**Task requirements**
Every line below that has "slack" in it should be copied.

**Extracted records**
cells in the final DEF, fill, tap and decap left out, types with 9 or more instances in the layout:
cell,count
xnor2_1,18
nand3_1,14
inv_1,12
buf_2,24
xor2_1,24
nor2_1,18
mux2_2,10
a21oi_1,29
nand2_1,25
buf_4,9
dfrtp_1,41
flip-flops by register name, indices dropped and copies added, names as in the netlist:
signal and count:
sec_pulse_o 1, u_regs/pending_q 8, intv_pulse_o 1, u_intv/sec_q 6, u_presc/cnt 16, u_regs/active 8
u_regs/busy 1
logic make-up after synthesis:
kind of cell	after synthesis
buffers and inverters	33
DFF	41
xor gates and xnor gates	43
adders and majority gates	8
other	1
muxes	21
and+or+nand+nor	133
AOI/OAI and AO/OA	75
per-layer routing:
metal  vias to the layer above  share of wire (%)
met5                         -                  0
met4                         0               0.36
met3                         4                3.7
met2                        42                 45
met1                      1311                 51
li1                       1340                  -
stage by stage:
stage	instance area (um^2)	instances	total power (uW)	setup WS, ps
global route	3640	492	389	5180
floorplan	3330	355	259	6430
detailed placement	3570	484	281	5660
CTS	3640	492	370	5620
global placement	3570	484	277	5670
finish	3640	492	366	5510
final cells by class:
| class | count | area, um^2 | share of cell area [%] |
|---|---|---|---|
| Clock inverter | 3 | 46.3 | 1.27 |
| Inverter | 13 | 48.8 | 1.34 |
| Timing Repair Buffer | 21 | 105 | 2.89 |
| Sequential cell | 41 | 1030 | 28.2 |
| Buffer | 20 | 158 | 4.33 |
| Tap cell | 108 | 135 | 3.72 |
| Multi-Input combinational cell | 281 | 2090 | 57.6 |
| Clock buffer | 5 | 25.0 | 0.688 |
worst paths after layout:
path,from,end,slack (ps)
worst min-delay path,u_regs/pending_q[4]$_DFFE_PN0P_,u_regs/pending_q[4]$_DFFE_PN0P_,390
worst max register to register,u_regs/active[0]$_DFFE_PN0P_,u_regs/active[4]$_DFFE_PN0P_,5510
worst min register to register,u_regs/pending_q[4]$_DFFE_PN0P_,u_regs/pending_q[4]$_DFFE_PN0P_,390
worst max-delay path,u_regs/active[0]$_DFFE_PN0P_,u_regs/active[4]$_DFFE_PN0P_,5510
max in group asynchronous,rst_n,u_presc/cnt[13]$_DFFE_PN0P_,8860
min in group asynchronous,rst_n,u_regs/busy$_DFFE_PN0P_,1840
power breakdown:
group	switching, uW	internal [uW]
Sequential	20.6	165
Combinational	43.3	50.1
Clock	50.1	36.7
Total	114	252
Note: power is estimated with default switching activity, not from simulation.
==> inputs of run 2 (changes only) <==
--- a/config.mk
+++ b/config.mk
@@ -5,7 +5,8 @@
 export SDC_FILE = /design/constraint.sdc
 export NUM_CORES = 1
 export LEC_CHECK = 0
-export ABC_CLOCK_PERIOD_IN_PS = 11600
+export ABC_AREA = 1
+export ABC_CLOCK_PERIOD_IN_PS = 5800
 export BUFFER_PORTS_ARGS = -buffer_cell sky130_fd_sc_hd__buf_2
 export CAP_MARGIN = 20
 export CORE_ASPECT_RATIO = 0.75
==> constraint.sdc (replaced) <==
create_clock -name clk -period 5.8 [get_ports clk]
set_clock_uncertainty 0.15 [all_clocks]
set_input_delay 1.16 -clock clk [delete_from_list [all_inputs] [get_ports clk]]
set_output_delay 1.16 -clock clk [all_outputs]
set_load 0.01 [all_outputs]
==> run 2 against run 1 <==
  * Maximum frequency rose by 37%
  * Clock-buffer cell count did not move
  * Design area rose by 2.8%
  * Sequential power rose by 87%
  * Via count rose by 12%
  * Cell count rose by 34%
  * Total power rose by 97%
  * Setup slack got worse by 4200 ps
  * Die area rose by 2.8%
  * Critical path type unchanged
[src/rtl/sout_pkg.sv]
package sout_pkg;
  // Static framing controls shared by the serializer stages.
  typedef struct packed {
    logic sck_pol;   // launch edge select
    logic fs_inv;    // strobe active low
    logic rdy_inv;   // ready active low
    logic pk;        // one strobe per I/Q pair
  } sout_cfg_t;
endpackage

[src/rtl/sout_buf.sv]
module sout_buf #(
  parameter int W = 16
) (
  input  logic             clk,
  input  logic             rst_n,
  input  logic             in_valid,
  output logic             in_ready,
  input  logic [W-1:0]     a_i,
  input  logic [W-1:0]     a_q,
  input  logic [W-1:0]     b_i,
  input  logic [W-1:0]     b_q,
  input  logic             take,
  output logic             full,
  output logic [2*W-1:0]   pair_a,
  output logic [2*W-1:0]   pair_b,
  output logic             overrun
);
  assign in_ready = !full;

  always_ff @(posedge clk or negedge rst_n) begin
    if (!rst_n) begin
      full    <= 1'b0;
      pair_a  <= '0;
      pair_b  <= '0;
      overrun <= 1'b0;
    end else begin
      if (in_valid && !full) begin
        full   <= 1'b1;
        pair_a <= {a_i, a_q};
        pair_b <= {b_i, b_q};
      end else if (take) begin
        full <= 1'b0;
      end
      if (in_valid && full) overrun <= 1'b1;
    end
  end
endmodule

**Written answer**
path,from,end,slack (ps)
  * Setup slack got worse by 4200 ps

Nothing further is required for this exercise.